Agile Coaching is a Fool’s Errand
I just spoke to a couple managers who rightly see a need to modernize their organization, and whose CEO is rightly skeptical of Agile Coaches1. They both have legitimate concerns. Our obstacle is the long history of magical management fads leading to today’s fad: the “Agile Coach” role.
There’s a reason I stopped calling myself an Agile Coach years ago.
What is Organizational Design Consulting?
To quote Craig Larman:
what am suggesting is NOT a “method” or “process” or “way of working”. rather, this is about org design – the remit of senior mgmt – to be consistent with Adaptiveness (low switching cost (low cost of change), low transaction cost) in the service of learning/discovering what is most high-impact in your product, through an org design with strong feedback loops and a culture of intellectual humility and the scientific method applied to product discovery, rather than through speculation and “we know” and “delivering predefined projects.”

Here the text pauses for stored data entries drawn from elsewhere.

<file path="src/rtl/mac_seq_ctrl.sv">
// Tap sequencer for the shared MAC datapath: clear, address sweep, pipeline drain, rescale.
// Define MAC_SEQ_CTRL_SAT_EN to saturate the rescaled result instead of wrapping it.
module mac_seq_ctrl #(
    parameter int unsigned N       = 25,
    parameter int unsigned TAPS    = 5,
    parameter int unsigned ADDR_W  = 3,
    parameter int unsigned MUL_LAT = 1,
    parameter int unsigned SHIFT   = 19
) (
    input  logic              clk,
    input  logic              rst_n,
    input  logic              start,
    output logic              busy,
    output logic [ADDR_W-1:0] tap_addr,
    output logic              mac_clr,
    output logic              mac_en,
    input  logic [2*N-1:0]    acc_in,
    output logic [N-1:0]      y_out,
    output logic              done,
    output logic              overrun,
    output logic              sat
);

    typedef enum logic [2:0] {StIdle, StClear, StRun, StDrain, StOut} state_e;

    localparam int unsigned CntW = 8;

    state_e            state_q, state_d;
    logic [CntW-1:0]   cnt_q, cnt_d;
    logic              go_q, go_d;
    logic              busy_q, busy_d;
    logic [ADDR_W-1:0] tap_q, tap_d;
    logic              clr_q, clr_d;
    logic [MUL_LAT:0]  pipe_q, pipe_d;
    logic [N-1:0]      y_q, y_d;
    logic              done_q, done_d;
    logic              ovr_q, ovr_d;
    logic              sat_q, sat_d;

    logic              accept;
    logic [N-1:0]      y_new;
    logic              sat_new;

`ifdef MAC_SEQ_CTRL_SAT_EN
    logic [N-SHIFT:0]  upper;
    logic              unused_acc;

    assign upper      = acc_in[2*N-1:SHIFT+N-1];
    assign unused_acc = ^acc_in[SHIFT-1:0];

    always_comb begin
        y_new   = acc_in[SHIFT+N-1:SHIFT];
        sat_new = 1'b0;
        if (!((&upper) || (~|upper))) begin
            y_new   = acc_in[2*N-1] ? {1'b1, {(N-1){1'b0}}} : {1'b0, {(N-1){1'b1}}};
            sat_new = 1'b1;
        end
    end
`else
    logic              unused_acc;

    assign unused_acc = ^{acc_in[2*N-1:SHIFT+N], acc_in[SHIFT-1:0]};
    assign y_new      = acc_in[SHIFT+N-1:SHIFT];
    assign sat_new    = 1'b0;
`endif

    // busy_q already covers the accept cycle, the pending cycle and the done cycle.
    assign accept = start && !busy_q;

    always_comb begin
        state_d = state_q;
        cnt_d   = cnt_q;
        go_d    = go_q;
        unique case (state_q)
            StIdle: begin
                if (go_q) begin
                    state_d = StClear;
                    go_d    = 1'b0;
                end else if (accept) begin
                    go_d = 1'b1;
                end
            end
            StClear: begin
                state_d = StRun;
                cnt_d   = '0;
            end
            StRun: begin
                if (cnt_q == CntW'(TAPS - 1)) begin
                    state_d = StDrain;
                    cnt_d   = '0;
                end else begin
                    cnt_d = cnt_q + CntW'(1);
                end
            end
            StDrain: begin
                if (cnt_q == CntW'(MUL_LAT)) begin
                    state_d = StOut;
                end else begin
                    cnt_d = cnt_q + CntW'(1);
                end
            end
            StOut: begin
                state_d = StIdle;
                cnt_d   = '0;
            end
            default: state_d = StIdle;
        endcase

        busy_d = accept || go_q || (state_q != StIdle);
        ovr_d  = start && busy_q;
        clr_d  = (state_q == StClear);
        tap_d  = tap_q;
        if (state_q == StClear) begin
            tap_d = '0;
        end else if (state_q == StRun) begin
            tap_d = cnt_q[ADDR_W-1:0];
        end

        // Stage 0 is the issue flag aligned with tap_addr; the last stage is mac_en.
        pipe_d[0] = (state_q == StRun);
        for (int k = 1; k <= int'(MUL_LAT); k++) begin
            pipe_d[k] = pipe_q[k-1];
        end

        done_d = (state_q == StOut);
        y_d    = done_d ? y_new : y_q;
        sat_d  = done_d ? sat_new : sat_q;
    end

    always_ff @(posedge clk or negedge rst_n) begin
        if (!rst_n) begin
            state_q <= StIdle;
            cnt_q   <= '0;
            go_q    <= 1'b0;
            busy_q  <= 1'b0;
            tap_q   <= '0;
            clr_q   <= 1'b0;
            pipe_q  <= '0;
            y_q     <= '0;
            done_q  <= 1'b0;
            ovr_q   <= 1'b0;
            sat_q   <= 1'b0;
        end else begin
            state_q <= state_d;
            cnt_q   <= cnt_d;
            go_q    <= go_d;
            busy_q  <= busy_d;
            tap_q   <= tap_d;
            clr_q   <= clr_d;
            pipe_q  <= pipe_d;
            y_q     <= y_d;
            done_q  <= done_d;
            ovr_q   <= ovr_d;
            sat_q   <= sat_d;
        end
    end

    assign busy     = busy_q;
    assign tap_addr = tap_q;
    assign mac_clr  = clr_q;
    assign mac_en   = pipe_q[MUL_LAT];
    assign y_out    = y_q;
    assign done     = done_q;
    assign overrun  = ovr_q;
    assign sat      = sat_q;

endmodule

</file>
<file path="config.mk">
export PLATFORM = sky130hd
export DESIGN_NAME = mac_seq_ctrl
export DESIGN_NICKNAME = d
export VERILOG_FILES = /design/src/rtl/mac_seq_ctrl.sv
export SDC_FILE = /design/constraint.sdc
export NUM_CORES = 1
export LEC_CHECK = 0
export BUFFER_PORTS_ARGS = -buffer_cell sky130_fd_sc_hd__buf_4
export CAP_MARGIN = 25
export CORE_AREA = 2 2 72 67
export CTS_CLUSTER_DIAMETER = 30
export CTS_CLUSTER_SIZE = 16
export DETAILED_ROUTE_END_ITERATION = 6
export DIE_AREA = 0 0 74 69
export GPL_TIMING_DRIVEN = 1
export PLACE_DENSITY = 0.78
export SETUP_SLACK_MARGIN = 0.2
export SYNTH_ARGS = -nofsm -noshare
export SYNTH_HDL_FRONTEND = slang
export SYNTH_SLANG_ARGS = --single-unit
</file>
<file path="constraint.sdc">
create_clock -name clk -period 1.9 [get_ports clk]
set_input_delay 0.38 -clock clk [delete_from_list [all_inputs] [get_ports clk]]
set_output_delay 0.38 -clock clk [all_outputs]
set_load 0.02 [all_outputs]
</file>
# Yosys cells after proc, flatten, opt, wreduce, memory -nomap -nowiden
# Index checks and enable logic that the tools add are counted.
# op_classes
add_sub_neg	1
n_eq_ne	10
mux	11
n_reduce_logical	12
# ops
cell	count
8-bit one-hot mux with 3 select lines	1
8-bit 2-to-1 mux	2
3-bit 2-to-1 mux	5
3-bit one-hot mux with 4 select lines	1
8-bit by 1-bit adder with 8-bit output (second input constant)	1
8-bit by 1-bit equality test with 1-bit output (second input constant)	1
8-bit by 3-bit equality test with 1-bit output (second input constant)	1
3-bit by 2-bit equality test with 1-bit output (second input constant)	2
2-bit inequality test (second input constant)	3
3-bit nonzero test	2
3-bit by 1-bit equality test with 1-bit output (second input constant)	1
3-bit equality test (second input constant)	1
3-bit zero test	1
3-bit AND reduction	1
1-bit logical AND	2
1-bit logical OR	2
1-bit 2-to-1 mux	2
2-bit by 1-bit inequality test with 1-bit output (second input constant)	1
2-bit AND reduction	1
2-bit nonzero test	1
2-bit OR reduction	1
1-bit zero test	1
# word_totals
ff_bits	46
input_bits	53
word_cells	44

# Longest topological paths before layout
# depth
depth_word	4
ltp_mapped	7

# Worst setup path before layout
# No wires, ideal clock.
# synth_path
path_kind	register to register
startpoint	register state_q[0]
endpoint	register cnt_q[2]
setup_time_ns	0.078
arrival_time_ns	1.595
required_time_ns	1.822
path_slack_ns	0.227
path_stages_with_launch	8
path_buffers	1
synth_period_minus_slack_ns	1.673
path_cell_list	dfrtp_1 -> buf_6 -> or3b_4 -> clkinv_8 -> nor2_4 -> o21a_4 -> or3_1 -> a21oi_1
# synth_between
elab_chain_len	4
# synth_lines
element	line	rtl
start, declared	28	state_e state_q, state_d;
start signal, assigned	132	state_q <= StIdle;
start signal, assigned	144	state_q <= state_d;
3-bit by 1-bit equality test with 1-bit output or 3-bit equality test (tied branches)	74	unique case (state_q)
2-bit OR reduction (no line)	--	
3-bit nonzero test (no line)	--	
2-bit AND reduction (no line)	--	
end signal, assigned	145	cnt_q <= cnt_d;
end, declared	29	logic [CntW-1:0] cnt_q, cnt_d;
# Parallel ways exist; a longest one is shown, timed or not.
# A chain may end at the register's enable or synchronous reset.

# Worst setup path in the final report
# layout_path
startpoint	register cnt_q[6]
endpoint	register cnt_q[4]
# layout_between
elab_chain_len	3
# layout_lines
element	line
8-bit by 3-bit equality test with 1-bit output or 8-bit by 1-bit equality test with 1-bit output (tied branches)	88, 96
8-bit 2-to-1 mux or 2-bit inequality test (tied branches)	--
8-bit one-hot mux with 3 select lines or 2-bit AND reduction (tied branches)	--
# Parallel ways exist; a longest one is shown, timed or not.

==> out/metrics.yaml <==
synth:
  seq_area_frac_synth: 0.591
  netlist_area_mm2: 0.00195
  postSynthCellCount: 148
  syn_nets: 204
  yosysWarnings: 0
  syn_avg_cell_area_um2: 13.2
  ys_ff_latch: 46
  ys_types: 38
die:
  ios: 87
  start_util: 0.449
  core-area_mm2: 0.00435
  die-area_mm2: 0.00511
  die-width_um: 74
  die_y_um: 69
  rows: 23
placement:
  place_inst: 271
  dp_slack_ns: 0.0624
  place_hpwl_mm: 2.74
  gp_congestion: 0.859
  numPortBuffers: 60
drt:
  first_pass_iters: 4
  num_vias: 1383
  dr.first_iter.drc_count: 65
  final_antenna_net_count: 0
  drc: 0
  totalWireLength_mm: 3.78
  post_drt_wl_per_cell_um: 13.4
  vias_per_cell: 4.89
timing:
  tns_ns: 0
  relSlewSlack: 0.630
  maxSlewViolCount: 0
  fin_crit_ns: 1.73
  timing.final.ws_setup_ns: 0.165
  skew_ns: 0.00586
  hold_violations: 0
  timing.final.crit_share: 0.913
  tightest_slew_ns: 0.555
  fmax_mhz: 576
  grt_setup_unrepaired: "true"
  setup_viol: 0
power_and_ir_drop:
  max-vdd-ir-drop_mv: 0.654
  p_leak_nw: 1.34
  p_total_mw: 3.99
  power_density_mw_per_mm2: 1490
global_route:
  grt_usage: 0.148
  grt_pass1_vias: 1314
  grt_pass1_wl_mm: 5.89
  grt-ovfl-total: 0
  antenna_found_initial: 0
  grt_max_degree: 47
critical_path:
  crit_chain: "or4_4, o32ai_2, a221oi_2, nand2_1, o311ai_1"
  cp-start-kind: "register"
  critPathKind: "reg -> reg"
  cp-startpoint: "cnt_q[6]"
  path_max_fanout: 4
  timing.rr.start: "cnt_q[6]"
  arrival_ns: 1.90
  cp_slowest_cell: "or4_4"
  cp_slowest_stage_delay_ns: 0.57
  critPathRequiredTime_ns: 2.06
  endpoint_kind: "register"
finish:
  final_common_cell: "buf_4"
  drive_above_1_share: 0.543
  mostFrequentLayoutCells: "buf_4, dfrtp_1, mux2_2"
  stdcell_count: 283
  antenna_cells: 0
  layout.nets: 276
  area_growth_syn_to_layout_pct: 37.3
  n_fill_cell: 333
  final_core_util: 0.616
clock_network:
  cts.sinks: 46
  clock_tree.buffer_depth: 2
  cts_buffers: 5
  cts_tree: "yes"
  clkTransAtPathRegs_ns: 0.08
  htreeDepth: 2
  clk_latency_ns: 0.29
  root_buffer: "clkbuf_8"
  cts_hold_buf: 0
worst_hold_path:
  worstHoldPathType: "in -> async"
flow_run:
  drv_cap: 0
outcome:
  status: "finished, final reports clean"
## final cells by class
type,instances,area [um^2],share of cell area
Clock buffer,6,72.6,0.0271
Sequential cell,46,1150,0.431
Inverter,7,38.8,0.0145
Timing Repair Buffer,71,533,0.199
Clock inverter,2,37.5,0.0140
Multi-Input combinational cell,89,764,0.286
Tap cell,62,77.6,0.0290
## through the flow
| stage | cell area [um^2] | hold slack [ns] |
|---|---|---|
| 6_report | 2680 | 0.0697 |
| 5_1_grt | 2680 | 0.113 |
| 4_1_cts | 2650 | 0.0858 |
| 3_5_place_dp | 2490 | 0.342 |
| 3_3_place_gp | 2490 | 0.335 |
| 2_1_floorplan | 1950 | 0.0844 |
## sequential cells by signal, indices dropped and copies added (netlist names)
name and count:
y_out 25, cnt_q 8, state_q 3, tap_addr 3
pipe_q 2, busy 1, done 1, go_q 1
mac_clr 1, overrun 1
## critical path: cells and delay by family, from the launching register on
family,cells,cell delay (ns)
and+or+nand+nor,2,0.68
AOI/OAI and AO/OA,3,0.51
DFF,1,0.42
## layer usage
layer  share of wire  wire, um  up-vias  track usage
met5               0         0        -            0
met1            0.42      1600      658        0.181
met4           0.011        41        0       0.0646
met3           0.090       339        6       0.0497
li1                -         -      663            -
met2            0.48      1800       56        0.233
## cells in the mapped netlist
master / n / area share
o21a_4: 1 / 0.0077
o21bai_1: 1 / 0.0039
nand2_1: 7 / 0.013
nand3_1: 3 / 0.0077
dfrtp_1: 46 / 0.59
buf_4: 2 / 0.0077
o21ai_0: 4 / 0.010
a22o_1: 3 / 0.013
or3b_4: 1 / 0.0058
mux2_2: 26 / 0.15
and3_1: 2 / 0.0064
nor3b_2: 1 / 0.0064
o22ai_1: 1 / 0.0032
nor2_1: 8 / 0.015
nor4_1: 1 / 0.0032
nor2_4: 1 / 0.0058
conb_1: 1 / 0.0019
nor3_1: 2 / 0.0051
buf_2: 2 / 0.0051
buf_6: 1 / 0.0058
nor3b_1: 1 / 0.0039
nor2b_1: 1 / 0.0032
o32ai_1: 1 / 0.0045
clkbuf_2: 1 / 0.0026
a211o_1: 1 / 0.0045
nand3b_1: 1 / 0.0039
and2_1: 1 / 0.0032
a221oi_1: 1 / 0.0045
a211oi_2: 2 / 0.013
ha_1: 3 / 0.019
xnor2_1: 4 / 0.018
a21oi_1: 5 / 0.013
or3_1: 1 / 0.0032
or4_1: 1 / 0.0039
nand2b_1: 2 / 0.0064
inv_1: 6 / 0.012
clkinv_8: 1 / 0.0083
o311ai_1: 1 / 0.0045
## timing repair
action / CTS / global route
pin swaps: 1 / 3
endpoints found under the hold margin: 0 / 0
setup buffers: 3 / 1
resized for setup: 6 / 5
endpoints found under the setup margin: 21 / 9
## path summary, 6_finish.rpt
kind | endpoint | depth (start not counted) | slack [ns]
max | cnt_q[4] | 5 | 0.17
min | y_out[22] | 1 | 0.07
max reg2reg | cnt_q[4] | 5 | 0.17
min reg2reg | pipe_q[1] | 0 | 0.37
max in group asynchronous | state_q[2] | 1 | 1.43
min in group clk | y_out[4] | 2 | 0.32
## where the power goes
part	internal (mW)	total, mW	switching, mW
sequential	1.33	1.54	0.206
combinational	0.847	1.75	0.901
clock	0.392	0.707	0.315
## cell families after synthesis
family	after synthesis	synth area share
muxes	26	0.150
and+or+nand+nor	34	0.0969
DFF	46	0.590
adders and majority gates	3	0.0193
buffers and inverters	13	0.0411
xor gates and xnor gates	4	0.0180
other	1	0.00192
AOI/OAI and AO/OA	21	0.0822
(Power assumes the default switching activity.)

We want to help people discover principles of organizational design, (the organization’s policies and structure), and how to optimize that organizational design for adaptiveness. Does our organizational design promote out-learning our competition about our customer’s needs? Does it allow us to constantly adjust our direction? Everything else flows from that. Failing to address organizational design means the impact of an Agile Coach will be temporary and superficial.

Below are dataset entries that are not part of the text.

$ cat src/rtl/mem_stage.sv
// mem_stage: registers the ALU result and flags, performs at most one
// data-memory access per load/store over a req/gnt/rvalid interface, and
// hands the writeback payload on through a valid/ready handshake.
module mem_stage #(
  parameter int DATA_W = 64,
  parameter int REG_W  = 5
) (
  input  logic              clk,
  input  logic              rst,
  input  logic              flush,
  input  logic              in_valid,
  output logic              in_ready,
  input  logic [DATA_W-1:0] alu_result,
  input  logic [DATA_W-1:0] store_data,
  input  logic [3:0]        flags_in,
  input  logic              set_flags,
  input  logic [1:0]        mem_op,
  input  logic [REG_W-1:0]  dest_in,
  input  logic              wb_en_in,
  output logic              out_valid,
  input  logic              out_ready,
  output logic [DATA_W-1:0] wb_data,
  output logic [REG_W-1:0]  wb_dest,
  output logic              wb_en,
  output logic [3:0]        flags_out,
  output logic              dmem_req,
  output logic              dmem_we,
  output logic [DATA_W-1:0] dmem_addr,
  output logic [DATA_W-1:0] dmem_wdata,
  input  logic              dmem_gnt,
  input  logic              dmem_rvalid,
  input  logic [DATA_W-1:0] dmem_rdata
);

  typedef enum logic [1:0] {
    IDLE  = 2'd0,
    REQ   = 2'd1,
    WAIT  = 2'd2,
    DRAIN = 2'd3
  } state_t;

  state_t              state_q, state_d;
  logic                out_valid_q, out_valid_d;
  logic [DATA_W-1:0]   wb_data_q, wb_data_d;
  logic [REG_W-1:0]    wb_dest_q, wb_dest_d;
  logic                wb_en_q, wb_en_d;
  logic [3:0]          flags_q, flags_d;
  logic [DATA_W-1:0]   addr_q, addr_d;
  logic [DATA_W-1:0]   wdata_q, wdata_d;
  logic                is_store_q, is_store_d;
  logic [REG_W-1:0]    pend_dest_q, pend_dest_d;
  logic                pend_wb_en_q, pend_wb_en_d;
  logic                accept;
  logic                is_mem_op;

  // New work is taken only when idle and the output slot is free or draining.
  assign in_ready  = !rst && !flush && (state_q == IDLE) && (!out_valid_q || out_ready);
  assign accept    = in_valid && in_ready;
  assign is_mem_op = (mem_op == 2'b01) || (mem_op == 2'b10);

  assign out_valid  = out_valid_q;
  assign wb_data    = wb_data_q;
  assign wb_dest    = wb_dest_q;
  assign wb_en      = wb_en_q;
  assign flags_out  = flags_q;
  assign dmem_req   = (state_q == REQ);
  assign dmem_we    = (state_q == REQ) && is_store_q;
  assign dmem_addr  = addr_q;
  assign dmem_wdata = wdata_q;

  // Next-state, capture and writeback payload selection.
  always_comb begin
    state_d      = state_q;
    out_valid_d  = out_valid_q;
    wb_data_d    = wb_data_q;
    wb_dest_d    = wb_dest_q;
    wb_en_d      = wb_en_q;
    flags_d      = flags_q;
    addr_d       = addr_q;
    wdata_d      = wdata_q;
    is_store_d   = is_store_q;
    pend_dest_d  = pend_dest_q;
    pend_wb_en_d = pend_wb_en_q;

    if (out_valid_q && out_ready) begin
      out_valid_d = 1'b0;
      wb_data_d   = '0;
      wb_dest_d   = '0;
      wb_en_d     = 1'b0;
    end

    case (state_q)
      IDLE: begin
        if (accept) begin
          addr_d       = alu_result;
          wdata_d      = store_data;
          is_store_d   = (mem_op == 2'b10);
          pend_dest_d  = dest_in;
          pend_wb_en_d = wb_en_in;
          if (set_flags) begin
            flags_d = flags_in;
          end
          if (is_mem_op) begin
            state_d = REQ;
          end else begin
            out_valid_d = 1'b1;
            wb_data_d   = alu_result;
            wb_dest_d   = dest_in;
            wb_en_d     = wb_en_in;
          end
        end
      end
      REQ: begin
        if (dmem_gnt) begin
          if (is_store_q) begin
            state_d = IDLE;
            if (!flush) begin
              out_valid_d = 1'b1;
              wb_data_d   = addr_q;
              wb_dest_d   = pend_dest_q;
              wb_en_d     = 1'b0;
            end
          end else begin
            state_d = flush ? DRAIN : WAIT;
          end
        end else if (flush) begin
          state_d = IDLE;
        end
      end
      WAIT: begin
        if (dmem_rvalid) begin
          state_d = IDLE;
          if (!flush) begin
            out_valid_d = 1'b1;
            wb_data_d   = dmem_rdata;
            wb_dest_d   = pend_dest_q;
            wb_en_d     = pend_wb_en_q;
          end
        end else if (flush) begin
          state_d = DRAIN;
        end
      end
      DRAIN: begin
        if (dmem_rvalid) begin
          state_d = IDLE;
        end
      end
      default: state_d = IDLE;
    endcase

    if (flush) begin
      out_valid_d = 1'b0;
    end
  end

  // State and payload registers with synchronous reset.
  always_ff @(posedge clk) begin
    if (rst) begin
      state_q      <= IDLE;
      out_valid_q  <= 1'b0;
      wb_data_q    <= '0;
      wb_dest_q    <= '0;
      wb_en_q      <= 1'b0;
      flags_q      <= '0;
      addr_q       <= '0;
      wdata_q      <= '0;
      is_store_q   <= 1'b0;
      pend_dest_q  <= '0;
      pend_wb_en_q <= 1'b0;
    end else begin
      state_q      <= state_d;
      out_valid_q  <= out_valid_d;
      wb_data_q    <= wb_data_d;
      wb_dest_q    <= wb_dest_d;
      wb_en_q      <= wb_en_d;
      flags_q      <= flags_d;
      addr_q       <= addr_d;
      wdata_q      <= wdata_d;
      is_store_q   <= is_store_d;
      pend_dest_q  <= pend_dest_d;
      pend_wb_en_q <= pend_wb_en_d;
    end
  end

endmodule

This is rarely what a company expects – or gets – when it hires an Agile Coach. More often than not, management and the Agile Coach are playing a game Eric Berne2 would call “Look How Hard We Tried.” Agile Coaches push processes and ways of working on teams while trying to “change management culture.” Upper management, middle management, and workers rarely share the same system optimization goal. And who needs a clear system optimization goal when Agile has been sold as something to just make everything better? (Spoiler alert: It doesn’t make everything better.)
What is Coaching?
A respectable coach named George writes:
That doesn’t sound like coaching to me.
Indeed. “Agile Coaching” is not coaching as we learn from Gerry Weinberg, Edgar H. Schein, or Roger Schwarz. Pure coaching is a legitimate profession with no agenda. Tacking on “Agile” corrupts it with an agenda.
What To Do Instead?
Hi Michael - Your post caught my eye since I’ve been wrestling with the challenge of how to improve the agile operations of a couple of our teams. They’ve had a hard time adopting best practices, so my thoughts went to agile coaching. I took a course with you a number of years ago and got a ton out of it, so I value your opinion. If agile coaching is a fool’s errand, what would you suggest?

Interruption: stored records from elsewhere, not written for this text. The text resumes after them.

### config.mk
export PLATFORM = sky130hd
export DESIGN_NAME = esop_cube_evaluator
export DESIGN_NICKNAME = d
export VERILOG_FILES = /design/src/rtl/esop_pkg.sv /design/src/rtl/esop_cube_match.sv /design/src/rtl/esop_cube_evaluator.sv
export SDC_FILE = /design/constraint.sdc
export NUM_CORES = 1
export LEC_CHECK = 0
export ABC_CLOCK_PERIOD_IN_PS = 3530
export CAP_MARGIN = 25
export CORE_AREA = 2 2 325 295
export CTS_CLUSTER_SIZE = 14
export DETAILED_ROUTE_END_ITERATION = 6
export DIE_AREA = 0 0 327 297
export PLACE_DENSITY_LB_ADDON = 0.25
export SYNTH_ARGS = -nofsm -noshare
export SYNTH_HDL_FRONTEND = slang
export SYNTH_SLANG_ARGS = --single-unit
### constraint.sdc
create_clock -name i_clk -period 3.53 [get_ports i_clk]
set_input_delay 0.353 -clock i_clk [delete_from_list [all_inputs] [get_ports i_clk]]
set_output_delay 0.353 -clock i_clk [all_outputs]
set_load 0.02 [all_outputs]
### src/rtl/esop_pkg.sv
// Shared literal encodings and evaluator state type for the ESOP cube evaluator.
package esop_pkg;

    localparam logic [1:0] LIT_DC  = 2'b00;
    localparam logic [1:0] LIT_POS = 2'b01;
    localparam logic [1:0] LIT_NEG = 2'b10;
    localparam logic [1:0] LIT_BAD = 2'b11;

    typedef enum logic [1:0] {LOAD, ARMED, EVAL, RESP} esop_eval_state_t;

endpackage

### src/rtl/esop_cube_match.sv
// Combinational cube match: one product term against an input assignment.
// o_bad flags any invalid literal; such a cube never matches.
module esop_cube_match
    import esop_pkg::*;
#(
    parameter int N_VARS = 10
) (
    input  logic [2*N_VARS-1:0] i_cube,
    input  logic [N_VARS-1:0]   i_x,
    output logic                o_match,
    output logic                o_bad
);

    always_comb begin
        o_match = 1'b1;
        o_bad   = 1'b0;
        for (int i = 0; i < N_VARS; i++) begin
            case (i_cube[2*i +: 2])
                LIT_DC:  ;
                LIT_POS: if (!i_x[i]) o_match = 1'b0;
                LIT_NEG: if (i_x[i])  o_match = 1'b0;
                LIT_BAD: begin
                    o_match = 1'b0;
                    o_bad   = 1'b1;
                end
                default: ;
            endcase
        end
    end

endmodule

### src/rtl/esop_cube_evaluator.sv
// Stores an ESOP cube list from a valid/ready stream and answers point queries
// f(x) = XOR of cube matches, evaluating one stored cube per cycle.
//
// state | meaning
// LOAD  | accepting cubes into the store
// ARMED | waiting for a query
// EVAL  | folding one stored cube per cycle into the accumulator
// RESP  | presenting the result until consumed
module esop_cube_evaluator
    import esop_pkg::*;
#(
    parameter int N_VARS    = 10,
    parameter int MAX_CUBES = 64
) (
    input  logic                               i_clk,
    input  logic                               i_rst,
    input  logic                               i_clear,
    input  logic                               i_cube_valid,
    output logic                               o_cube_ready,
    input  logic [2*N_VARS-1:0]                i_cube_data,
    input  logic                               i_cube_last,
    input  logic                               i_q_valid,
    output logic                               o_q_ready,
    input  logic [N_VARS-1:0]                  i_q_x,
    output logic                               o_r_valid,
    input  logic                               i_r_ready,
    output logic                               o_r_data,
    output logic [$clog2(MAX_CUBES+1)-1:0]     o_n_cubes,
    output logic                               o_err_lit,
    output logic                               o_err_ovf
);

    localparam int CW = $clog2(MAX_CUBES + 1);
    localparam int IW = (MAX_CUBES > 1) ? $clog2(MAX_CUBES) : 1;
    localparam logic [CW-1:0] MAX_CNT = CW'(MAX_CUBES);
    localparam logic [CW-1:0] ONE     = CW'(1);

    esop_eval_state_t    r_state, w_state_nxt;
    logic [CW-1:0]       r_n_cubes, r_idx;
    logic [N_VARS-1:0]   r_x;
    logic                r_acc, r_err_lit, r_err_ovf;
    logic [2*N_VARS-1:0] r_store [MAX_CUBES];

    logic                w_cube_xfer, w_q_xfer, w_match, w_bad, w_store_full_next;
    logic [2*N_VARS-1:0] w_cube_sel;

    // One matcher serves both jobs: literal checking of the incoming beat while
    // loading, and matching the indexed stored cube while evaluating.
    assign w_cube_sel = (r_state == LOAD) ? i_cube_data : r_store[r_idx[IW-1:0]];

    esop_cube_match #(.N_VARS(N_VARS)) u_match (
        .i_cube  (w_cube_sel),
        .i_x     (r_x),
        .o_match (w_match),
        .o_bad   (w_bad)
    );

    assign w_store_full_next = (r_n_cubes == MAX_CNT - ONE);

    always_comb begin
        w_state_nxt  = r_state;
        o_cube_ready = 1'b0;
        o_q_ready    = 1'b0;
        w_cube_xfer  = 1'b0;
        w_q_xfer     = 1'b0;
        if (!i_rst && !i_clear) begin
            case (r_state)
                LOAD: begin
                    o_cube_ready = (r_n_cubes < MAX_CNT);
                    w_cube_xfer  = i_cube_valid && o_cube_ready;
                    if (w_cube_xfer && (i_cube_last || w_store_full_next))
                        w_state_nxt = ARMED;
                end
                ARMED: begin
                    o_q_ready = 1'b1;
                    w_q_xfer  = i_q_valid;
                    if (w_q_xfer)
                        w_state_nxt = (r_n_cubes == '0) ? RESP : EVAL;
                end
                EVAL: begin
                    if (r_idx == r_n_cubes - ONE)
                        w_state_nxt = RESP;
                end
                RESP: begin
                    if (i_r_ready)
                        w_state_nxt = ARMED;
                end
                default: w_state_nxt = LOAD;
            endcase
        end
    end

    always_ff @(posedge i_clk) begin
        if (i_rst || i_clear) begin
            r_state   <= LOAD;
            r_n_cubes <= '0;
            r_idx     <= '0;
            r_acc     <= 1'b0;
            r_err_lit <= 1'b0;
            r_err_ovf <= 1'b0;
        end else begin
            r_state <= w_state_nxt;
            if (w_cube_xfer) begin
                r_n_cubes <= r_n_cubes + ONE;
                if (w_bad)
                    r_err_lit <= 1'b1;
                if (!i_cube_last && w_store_full_next)
                    r_err_ovf <= 1'b1;
            end
            if (w_q_xfer) begin
                r_acc <= 1'b0;
                r_idx <= '0;
            end else if (r_state == EVAL) begin
                r_acc <= r_acc ^ w_match;
                r_idx <= r_idx + ONE;
            end
        end
    end

    // Store and query latch carry no reset; n_cubes alone bounds valid entries.
    always_ff @(posedge i_clk) begin
        if (w_cube_xfer)
            r_store[r_n_cubes[IW-1:0]] <= i_cube_data;
        if (w_q_xfer)
            r_x <= i_q_x;
    end

    assign o_r_valid = (r_state == RESP);
    assign o_r_data  = r_acc;
    assign o_n_cubes = r_n_cubes;
    assign o_err_lit = r_err_lit;
    assign o_err_ovf = r_err_ovf;

endmodule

I would suggest starting with a clear system optimization goal stated again and again from upper management, including what attachments we’re willing to let go of. Also we usually need to broaden the product definition. If these things are done properly, it will imply an organizational design and the desire to learn practices that suit your situation. Practices that are consistent with a system optimization goal of broad adaptiveness include things like Test Driven Development, continuous integration, and mob programming. But calling those things “best practices” does not promote worker ownership of their own methods and tools, or any understanding of why we should learn them.